For the computation of ΔG_att for the decaalanines, λ-space was divided into 20 equally spaced windows, and equilibrated structures were obtained at each λ-value as described above. Simulations of 10 ps were then run at each λ-value. Snapshots were taken every 0.2 ps, and these frames were used in the FEP. These simulations were then repeated but run for 20 ps at each λ-value to verify that the original simulations had converged. For the computation of ΔG_rep for the decaalanines, λ-space was initially divided into 20 equally spaced windows, simulations of 1 ns were run at each λ-value, and snapshots were taken every 0.2 ps. To reach convergence, for any window in λ-space, if the estimate of the free-energy change across this window from forward FEP differed from that given by backward FEP by more than 1.0 kcal/mol divided by the total number of windows, the window was divided into two by inserting a new λ-value in between. This process was iterated until reasonable estimates were obtained. The final estimates of ΔG_rep for d used 89 windows, d1 used 93 windows, d2 used 97 windows, and d3 used 115 windows.

LRT and SSP.

The LRT is an approximate method of computing free-energy changes between systems when the perturbing potential is small. In LRT, ΔG_att is estimated by

$$\mathrm{\Delta }{G}_{\text{att}}^{\text{LRT}}=1/2\left[{\langle U_{\text{att}}\left(1\right)\rangle }_0+{\langle U_{\text{att}}\left(1\right)\rangle }_1\right],$$ [16]

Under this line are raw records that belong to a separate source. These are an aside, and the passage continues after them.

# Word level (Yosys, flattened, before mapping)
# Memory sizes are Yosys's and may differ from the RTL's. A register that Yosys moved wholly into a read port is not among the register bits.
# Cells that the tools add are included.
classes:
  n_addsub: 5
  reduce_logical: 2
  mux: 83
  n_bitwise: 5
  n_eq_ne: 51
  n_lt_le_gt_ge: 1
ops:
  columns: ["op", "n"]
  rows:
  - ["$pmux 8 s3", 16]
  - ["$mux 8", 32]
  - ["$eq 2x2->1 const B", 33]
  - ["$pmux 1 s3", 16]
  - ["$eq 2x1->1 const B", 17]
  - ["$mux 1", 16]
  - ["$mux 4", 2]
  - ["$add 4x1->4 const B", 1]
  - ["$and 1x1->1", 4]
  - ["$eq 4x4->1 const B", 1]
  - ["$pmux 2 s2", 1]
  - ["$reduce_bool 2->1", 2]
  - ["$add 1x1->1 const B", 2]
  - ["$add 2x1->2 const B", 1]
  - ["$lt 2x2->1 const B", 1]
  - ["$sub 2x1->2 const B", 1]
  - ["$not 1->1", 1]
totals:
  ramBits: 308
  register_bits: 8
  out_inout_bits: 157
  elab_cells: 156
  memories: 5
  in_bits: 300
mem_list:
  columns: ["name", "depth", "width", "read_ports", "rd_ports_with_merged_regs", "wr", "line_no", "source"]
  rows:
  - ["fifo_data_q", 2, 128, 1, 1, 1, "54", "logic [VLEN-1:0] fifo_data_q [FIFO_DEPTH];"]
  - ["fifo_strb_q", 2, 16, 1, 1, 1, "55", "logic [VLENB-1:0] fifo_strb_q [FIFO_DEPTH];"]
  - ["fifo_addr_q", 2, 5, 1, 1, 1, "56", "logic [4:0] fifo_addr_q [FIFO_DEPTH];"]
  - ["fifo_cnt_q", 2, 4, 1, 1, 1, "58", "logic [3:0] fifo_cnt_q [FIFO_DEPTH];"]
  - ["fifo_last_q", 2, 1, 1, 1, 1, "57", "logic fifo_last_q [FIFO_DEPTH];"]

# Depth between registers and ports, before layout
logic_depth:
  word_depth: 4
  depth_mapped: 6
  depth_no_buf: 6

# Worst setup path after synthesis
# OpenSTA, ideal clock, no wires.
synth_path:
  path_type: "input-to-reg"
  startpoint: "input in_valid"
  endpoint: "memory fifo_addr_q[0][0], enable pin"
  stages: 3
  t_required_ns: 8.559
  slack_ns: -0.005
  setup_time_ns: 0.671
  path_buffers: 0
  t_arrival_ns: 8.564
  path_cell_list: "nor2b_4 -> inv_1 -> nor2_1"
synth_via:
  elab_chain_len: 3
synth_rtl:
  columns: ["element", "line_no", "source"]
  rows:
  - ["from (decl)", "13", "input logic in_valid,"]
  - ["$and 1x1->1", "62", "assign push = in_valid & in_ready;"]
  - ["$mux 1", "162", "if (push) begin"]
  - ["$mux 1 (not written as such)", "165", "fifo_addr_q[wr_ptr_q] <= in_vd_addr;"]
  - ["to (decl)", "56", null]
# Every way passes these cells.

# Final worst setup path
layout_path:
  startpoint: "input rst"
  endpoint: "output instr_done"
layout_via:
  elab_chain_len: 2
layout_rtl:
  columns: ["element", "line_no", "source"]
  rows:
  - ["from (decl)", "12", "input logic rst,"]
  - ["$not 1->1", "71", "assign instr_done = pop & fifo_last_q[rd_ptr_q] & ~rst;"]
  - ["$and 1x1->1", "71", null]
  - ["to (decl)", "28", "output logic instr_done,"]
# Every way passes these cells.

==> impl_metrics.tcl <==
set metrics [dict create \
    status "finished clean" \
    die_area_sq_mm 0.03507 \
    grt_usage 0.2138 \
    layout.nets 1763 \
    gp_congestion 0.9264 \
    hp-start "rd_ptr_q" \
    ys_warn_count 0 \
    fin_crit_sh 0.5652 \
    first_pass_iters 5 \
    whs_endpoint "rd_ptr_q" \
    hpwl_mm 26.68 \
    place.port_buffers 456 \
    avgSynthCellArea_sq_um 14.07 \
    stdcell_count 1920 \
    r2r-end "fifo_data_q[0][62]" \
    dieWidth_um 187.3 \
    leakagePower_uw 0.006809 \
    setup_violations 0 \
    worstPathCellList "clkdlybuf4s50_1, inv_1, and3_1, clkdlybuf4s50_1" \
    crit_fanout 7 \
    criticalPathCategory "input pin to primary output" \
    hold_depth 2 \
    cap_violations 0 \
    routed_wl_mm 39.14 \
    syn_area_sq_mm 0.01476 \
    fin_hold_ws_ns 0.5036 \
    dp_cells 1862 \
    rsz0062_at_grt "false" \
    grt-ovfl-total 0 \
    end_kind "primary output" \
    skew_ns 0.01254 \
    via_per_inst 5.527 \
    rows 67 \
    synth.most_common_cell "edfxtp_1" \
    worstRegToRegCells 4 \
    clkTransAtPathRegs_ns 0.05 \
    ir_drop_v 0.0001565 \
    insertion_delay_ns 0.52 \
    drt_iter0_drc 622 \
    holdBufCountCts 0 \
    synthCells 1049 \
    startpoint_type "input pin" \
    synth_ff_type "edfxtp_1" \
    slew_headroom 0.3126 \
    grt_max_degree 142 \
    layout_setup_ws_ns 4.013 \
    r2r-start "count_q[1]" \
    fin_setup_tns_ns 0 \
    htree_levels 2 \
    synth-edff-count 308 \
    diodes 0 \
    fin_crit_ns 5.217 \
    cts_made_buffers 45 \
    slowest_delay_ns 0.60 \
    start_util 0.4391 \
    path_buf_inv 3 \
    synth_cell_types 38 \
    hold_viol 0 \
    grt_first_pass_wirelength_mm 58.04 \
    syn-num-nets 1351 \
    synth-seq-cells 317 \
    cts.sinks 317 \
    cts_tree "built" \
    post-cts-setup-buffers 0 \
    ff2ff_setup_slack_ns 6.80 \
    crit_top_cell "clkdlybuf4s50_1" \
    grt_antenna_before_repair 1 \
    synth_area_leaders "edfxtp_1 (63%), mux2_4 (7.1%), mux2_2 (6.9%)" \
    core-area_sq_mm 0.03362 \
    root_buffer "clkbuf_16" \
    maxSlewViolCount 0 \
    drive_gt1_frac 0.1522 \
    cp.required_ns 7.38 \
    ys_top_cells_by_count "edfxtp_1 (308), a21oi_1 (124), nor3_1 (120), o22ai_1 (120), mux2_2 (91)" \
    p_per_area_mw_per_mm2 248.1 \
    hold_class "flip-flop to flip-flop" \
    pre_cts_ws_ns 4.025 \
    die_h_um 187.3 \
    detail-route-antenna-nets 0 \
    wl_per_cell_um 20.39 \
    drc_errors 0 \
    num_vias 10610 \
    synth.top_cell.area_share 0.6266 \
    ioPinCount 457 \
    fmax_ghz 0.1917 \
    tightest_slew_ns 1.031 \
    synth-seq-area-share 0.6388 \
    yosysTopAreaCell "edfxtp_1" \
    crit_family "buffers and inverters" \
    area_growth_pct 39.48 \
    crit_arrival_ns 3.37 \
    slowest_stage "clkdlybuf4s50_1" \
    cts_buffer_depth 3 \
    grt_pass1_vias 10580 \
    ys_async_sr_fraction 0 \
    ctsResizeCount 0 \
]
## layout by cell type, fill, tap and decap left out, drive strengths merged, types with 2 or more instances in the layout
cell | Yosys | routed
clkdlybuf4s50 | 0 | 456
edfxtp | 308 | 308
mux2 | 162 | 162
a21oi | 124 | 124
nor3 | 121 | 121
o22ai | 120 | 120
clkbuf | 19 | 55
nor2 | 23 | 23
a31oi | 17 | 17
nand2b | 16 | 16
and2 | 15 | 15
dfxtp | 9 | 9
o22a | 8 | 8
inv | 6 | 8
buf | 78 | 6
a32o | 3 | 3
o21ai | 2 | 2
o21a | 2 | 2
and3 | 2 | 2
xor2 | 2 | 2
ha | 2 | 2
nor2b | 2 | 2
--- config.mk ---
export PLATFORM = sky130hd
export DESIGN_NAME = nibble_serial_add32
export DESIGN_NICKNAME = d
export VERILOG_FILES = /design/src/rtl/nibble_serial_add32.sv
export SDC_FILE = /design/constraint.sdc
export NUM_CORES = 1
export LEC_CHECK = 0
export BUFFER_PORTS_ARGS = -buffer_cell sky130_fd_sc_hd__buf_2
export CAP_MARGIN = 30
export CORE_MARGIN = 1
export CORE_UTILIZATION = 45
export DETAILED_ROUTE_END_ITERATION = 7
export GPL_ROUTABILITY_DRIVEN = 0
export PLACE_DENSITY = 0.7
export RECOVER_POWER = 25
export SKIP_LAST_GASP = 1
export SLEW_MARGIN = 10
export SYNTH_ARGS = -nofsm -noshare
export SYNTH_HDL_FRONTEND = slang
export SYNTH_HIERARCHICAL = 1
export SYNTH_SLANG_ARGS = --single-unit
--- constraint.sdc ---
create_clock -name clk -period 2.2 [get_ports clk]
set_input_delay 0.11 -clock clk [delete_from_list [all_inputs] [get_ports clk]]
set_output_delay 0.11 -clock clk [all_outputs]
set_load 0.03 [all_outputs]
--- src/rtl/nibble_serial_add32.sv ---
// nibble_serial_add32: 32-bit add/subtract computed one nibble per clock on a single shared 4-bit ripple slice.
module adder1 (
    input  logic a,
    input  logic b,
    input  logic ci,
    output logic s,
    output logic co
);
    assign s  = a ^ b ^ ci;
    assign co = (a & b) | (ci & (a ^ b));
endmodule

module adder4 (
    input  logic [3:0] a,
    input  logic [3:0] b,
    input  logic       ci,
    output logic [3:0] s,
    output logic       co
);
    logic [4:0] c;
    assign c[0] = ci;
    for (genvar i = 0; i < 4; i++) begin : g_bit
        adder1 u_bit (.a(a[i]), .b(b[i]), .ci(c[i]), .s(s[i]), .co(c[i+1]));
    end
    assign co = c[4];
endmodule

module nibble_serial_add32 (
    input  logic        clk,
    input  logic        rst,
    input  logic        in_valid,
    output logic        in_ready,
    input  logic [31:0] a,
    input  logic [31:0] b,
    input  logic        cin,
    input  logic        sub,
    output logic        out_valid,
    input  logic        out_ready,
    output logic [31:0] sum,
    output logic        cout,
    output logic        busy
);
    typedef enum logic [1:0] {IDLE, RUN, DONE} state_t;
    state_t      state_q, state_d;
    logic [31:0] a_sh_q, a_sh_d, b_sh_q, b_sh_d, acc_q, acc_d, sum_q, sum_d;
    logic [2:0]  cnt_q, cnt_d;
    logic        carry_q, carry_d, cout_q, cout_d, out_valid_q, out_valid_d, busy_q, busy_d;
    logic [3:0]  slice_s;
    logic        slice_co;

    adder4 u_slice (.a(a_sh_q[3:0]), .b(b_sh_q[3:0]), .ci(carry_q), .s(slice_s), .co(slice_co));

    always_comb begin
        state_d     = state_q;
        a_sh_d      = a_sh_q;
        b_sh_d      = b_sh_q;
        acc_d       = acc_q;
        cnt_d       = cnt_q;
        carry_d     = carry_q;
        sum_d       = sum_q;
        cout_d      = cout_q;
        out_valid_d = out_valid_q;
        case (state_q)
            IDLE: if (in_valid) begin
                a_sh_d  = a;
                b_sh_d  = sub ? ~b : b;
                carry_d = sub ? 1'b1 : cin;
                cnt_d   = 3'd0;
                state_d = RUN;
            end
            RUN: begin
                acc_d   = {slice_s, acc_q[31:4]};
                a_sh_d  = a_sh_q >> 4;
                b_sh_d  = b_sh_q >> 4;
                carry_d = slice_co;
                cnt_d   = cnt_q + 3'd1;
                if (cnt_q == 3'd7) begin
                    sum_d       = acc_d;
                    cout_d      = slice_co;
                    out_valid_d = 1'b1;
                    state_d     = DONE;
                end
            end
            default: if (out_ready) begin
                out_valid_d = 1'b0;
                state_d     = IDLE;
            end
        endcase
        busy_d = state_d != IDLE;
    end

    always_ff @(posedge clk) begin
        if (rst) begin
            state_q     <= IDLE;
            a_sh_q      <= '0;
            b_sh_q      <= '0;
            acc_q       <= '0;
            cnt_q       <= '0;
            carry_q     <= 1'b0;
            sum_q       <= '0;
            cout_q      <= 1'b0;
            out_valid_q <= 1'b0;
            busy_q      <= 1'b0;
        end else begin
            state_q     <= state_d;
            a_sh_q      <= a_sh_d;
            b_sh_q      <= b_sh_d;
            acc_q       <= acc_d;
            cnt_q       <= cnt_d;
            carry_q     <= carry_d;
            sum_q       <= sum_d;
            cout_q      <= cout_d;
            out_valid_q <= out_valid_d;
            busy_q      <= busy_d;
        end
    end

    assign in_ready  = state_q == IDLE;
    assign out_valid = out_valid_q;
    assign sum       = sum_q;
    assign cout      = cout_q;
    assign busy      = busy_q;
endmodule

==> impl_metrics.py <==
metrics = {
    "timing": {
        "relSlewSlack_pct": 37.08,
        "period_minus_slack_ps": 2209,
        "worst_slack_ps": -9.227,
        "tns_ps": -9.888,
        "setup_viol": 2,
        "period_share_pct": 100.4,
        "hold_viol_final": 0,
        "drv_slew": 0,
        "worst_slew_pin_slew_ps": 942.8,
        "grt_setup_unrepaired": "true",
        "clock.fmax_mhz": 452.6,
        "finClkSkew_ps": 6.275,
    },
    "floorplan": {
        "start_util_pct": 46.35,
        "dieArea_sq_um": 12250,
        "die_h_microns": 110.7,
        "die_w_microns": 110.7,
        "num_rows": 39,
        "core_sq_um": 11470,
        "ios": 106,
    },
    "placement": {
        "place_ws_ps": -116.1,
        "postPlaceCellArea_sq_um": 5881,
        "dpl.hpwl_microns": 7929,
        "portBuffers": 105,
    },
    "synthesis": {
        "yosysWarnings": 6,
        "synth_edf_count": 0,
        "synth_top_area_cell": "dfxtp_1",
        "synth_area_sq_um": 5315,
        "synth_cell_types": 34,
        "synthArstFlopShare_pct": 0,
        "synth_area_leaders": "dfxtp_1 (50%), nand2_1 (8.6%), a21oi_1 (6.0%)",
        "synthSimpleGateAreaFrac_pct": 13.94,
        "synth_area_per_cell_sq_um": 8.888,
        "synth_xor_area_share_pct": 5.273,
        "muxShareOfSynthArea_pct": 0.3766,
        "synth_compound_area_share_pct": 23.26,
        "synthesis.nets": 674,
        "synth_top_area_share_pct": 50.09,
        "synth_top_family_by_area": "compound AO/OA/AOI/OAI gates",
        "synth_seq_cells": 133,
        "postSynthCellCount": 598,
        "yosys.area_share.adder_pct": 1.977,
        "ys.flop_type": "dfxtp_1",
        "ys_seq_area_share_pct": 50.09,
    },
    "routing": {
        "wl_met1_microns": 5319,
        "top_layer_used": "met4",
        "drc": 0,
        "dr_wl_met3_microns": 554,
        "antenna_left": 0,
        "viasPerCell": 5.361,
        "drt-initial-drc-count": 248,
        "dr_wl_met2_microns": 6261,
        "first_pass_iters": 4,
        "via_count": 4578,
        "wl_per_cell_microns": 14.29,
        "drt_wl_total_microns": 12200,
    },
    "global_routing": {
        "grt_usage_pct": 20.70,
        "antenna_found_initial": 0,
        "gr-total-overflow": 0,
        "grt_max_degree": 76,
        "grt_pass1_vias": 4443,
        "grt_pass1_wl_microns": 20670,
    },
    "finish": {
        "fin_nets": 774,
        "diodes": 0,
        "drive_gt1_share_pct": 18.57,
        "fin_area_sq_um": 6668,
        "area_delta_synth_final_pct": 25.45,
    },
    "clocking": {
        "cts_root_buf": "clkbuf_16",
        "cts_tree": "done",
        "path_clk_slew_ps": 50,
        "htree_num_levels": 4,
        "cts.sinks": 133,
        "cts_buffer_depth": 2,
        "insertion_delay_ps": 410,
        "cts_buffers": 17,
    },
    "setup_path": {
        "cp_max_fo": 2,
        "startpoint_type": "flop",
        "critPathKind": "reg -> reg",
        "crit_path_end_kind": "flop",
        "required_ps": 2440,
        "worst_ep_arrival_time_ps": 2450,
    },
    "run": {
        "maxCapViolations": 0,
    },
    "pwr": {
        "power_switching_mw": 1.387,
        "power_frac_seq_pct": 41.6,
        "power.density_nw_per_um2": 943.2,
        "cell_internal_pwr_mw": 4.902,
        "switching_share_pct": 22.06,
        "power_frac_comb_pct": 9.4,
        "leakage_nw": 2.462,
        "vdd_drop_max_mv": 0.8633,
        "pwr-share-clk_pct": 49.1,
    },
    "outcome": {
        "status": "finished, violations left",
        "violations": "negative setup slack",
    },
    "min_path": {
        "hp-class": "in -> reg",
    },
}
[per-stage QoR]
| step | power, mW | utilization [%] | hold slack (ps) | instances |
|---|---|---|---|---|
| 5_1_grt | 6.540 | 58.15 | 18.76 | 854 |
| 4_1_cts | 6.338 | 58.48 | 0.3254 | 854 |
| 6_report | 6.289 | 58.15 | 18.21 | 854 |
| 2_1_floorplan | 3.055 | - | 227.9 | 598 |
| 3_3_place_gp | 3.201 | 51.24 | 346.2 | 804 |
| 3_5_place_dp | 3.228 | 51.28 | 362.2 | 805 |
[cell type report]
| cell class | count | area [sq um] |
|---|---|---|
| Multi-Input combinational cell | 409 | 2409 |
| Fill cell | 1021 | 4800 |
| Clock inverter | 9 | 172.7 |
| Clock buffer | 23 | 478.0 |
| Inverter | 2 | 7.507 |
| Timing Repair Buffer | 135 | 758.2 |
| Sequential cell | 133 | 2664 |
| Tap cell | 143 | 178.9 |
[repair_timing]
item	in CTS	in global routing
resized for setup	2	3
pin swaps	1	0
gates cloned	0	0
endpoints found under the setup margin	3	3
setup buffers	0	0
hold buffers	17	0
endpoints found under the hold margin	17	0
[flip-flops by register name (all words and copies together), names as in the netlist]
signal / flops
acc_q: 28
b_sh_q: 32
a_sh_q: 32
state_q: 2
busy: 1
cout: 1
cnt_q: 3
sum: 32
carry_q: 1
out_valid: 1
[critical path, cell delays in order, from the launching register on]
cell	delay, ps
dfxtp_2	330
fa_2	400
fa_2	360
fa_2	350
fa_1	390
o21ai_1	140
a211oi_1	80
[path summary, 6_finish.rpt]
check	cells past startpoint	start	slack, ps	endpoint
max	6	carry_q$_SDFFE_PP0P_	-9	carry_q$_SDFFE_PP0P_
min	3	b[27]	20	b_sh_q[27]$_SDFFE_PP0P_
max reg2reg	6	carry_q$_SDFFE_PP0P_	-9	carry_q$_SDFFE_PP0P_
min reg2reg	2	sum[13]$_SDFFE_PP0P_	460	sum[13]$_SDFFE_PP0P_
[cell usage after synthesis, drive strengths merged (3+ instances only)]
cell and count:
a22oi 28, dfxtp 133, clkbuf 24, o22ai 46, xor2 4, a21oi 64, a221o 8, nor2 56
a211oi 29, fa 4, buf 30, nand2 122, xnor2 28, nand2b 3
[layout by cell type, fill, tap and decap left out, types with 8 or more instances in the layout]
master | Yosys | final
o22ai_1 | 36 | 36
a22oi_1 | 28 | 28
dlygate4sd3_1 | 0 | 17
a221o_1 | 8 | 8
o22ai_2 | 10 | 10
xnor2_1 | 28 | 28
a211oi_1 | 29 | 29
dfxtp_1 | 133 | 132
clkbuf_1 | 24 | 39
nand2_1 | 122 | 122
nor2_1 | 56 | 56
buf_4 | 1 | 11
a21oi_1 | 64 | 62
buf_2 | 21 | 69
clkbuf_16 | 0 | 17
[power groups by stage]
stage / Sequential, mW / Combinational [mW] / Clock, mW
3_3_place_gp: 2.66 / 0.545 / 0
3_5_place_dp: 2.66 / 0.566 / 0
2_1_floorplan: 2.64 / 0.414 / 0
4_1_cts: 2.61 / 0.591 / 3.13
5_1_grt: 2.63 / 0.651 / 3.26
6_report: 2.61 / 0.589 / 3.09
[kinds of logic (layout without fill, tap and decap cells)]
kind of cell	count (synthesis)	after routing
AND/OR/NAND/NOR	187	187
AO/OA/AOI/OAI	182	182
flip-flops	133	133
buffers and inverters	56	169
adder cells (fa/ha/maj)	6	6
XOR/XNOR	32	32
multiplexers	2	2
[metal layers]
layer	vias up	GRT usage, %
met2	129	35.73
met4	0	6.489
met1	2158	25.25
met5	-	0
li1	2283	-
met3	8	5.194
Note: power is estimated with default switching activity, not from simulation.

where the averages are taken over the ensembles defined by U_rep and U_att. If the relative probabilities of different configurations of the system do not change much between these two ensembles, then ΔG_att can be approximated by SSP either by

$$\mathrm{\Delta }{G}_{\text{att}}^{\text{SSP}}={\langle U_{\text{att}}\left(1\right)\rangle }_0$$ [17]

or

$$\mathrm{\Delta }{G}_{\text{att}}^{\text{SSP}}={\langle U_{\text{att}}\left(1\right)\rangle }_1,$$ [18]

as has been attempted in several studies (23, 24, 27).

The simulations for the LRT and SSP calculations were obtained by running 1-ns simulations in the initial and final ensembles with the same conditions as used for the FEP calculations. Because the values of $\mathrm{\Delta }{G}_{\text{att}}^{\text{SSP}}$ obtained from Eqs. 17 and 18 should be equal if the assumptions of SSP are valid, either equation could have been used to test the validity of SSP. The values quoted here were obtained from Eq. 18.

Free-Energy Derivatives.

In addition to computing ΔG_rep and ΔG_att, we also computed their derivatives with respect to the atomic coordinates (x_i). If ΔG_rep and ΔG_att are linear functions of either A or V, then these derivatives will be proportional to either ∂A/∂x_i or ∂V/∂x_i. We computed ∂ΔG_rep/∂x_i by

$$\partial \mathrm{\Delta }{G}_{\text{rep}}/\partial x_i={\langle \partial U_{\text{rep}}/\partial x_i\rangle }_{\text{rep}},$$ [19]

where this average was taken in the ensemble defined by U_rep. We used LRT to estimate ∂ΔG_att/∂x_i:

$$\partial \mathrm{\Delta }{G}_{\text{att}}/\partial x_i\approx 1/2\left[{\langle \partial U_{\text{att}}\left(1\right)/\partial x_i\rangle }_0+{\langle \partial U_{\text{att}}\left(1\right)/\partial x_i\rangle }_1\right].$$ [20]

These derivatives were computed from the same simulations used to compute the LRT and SSP estimates of ΔG_att.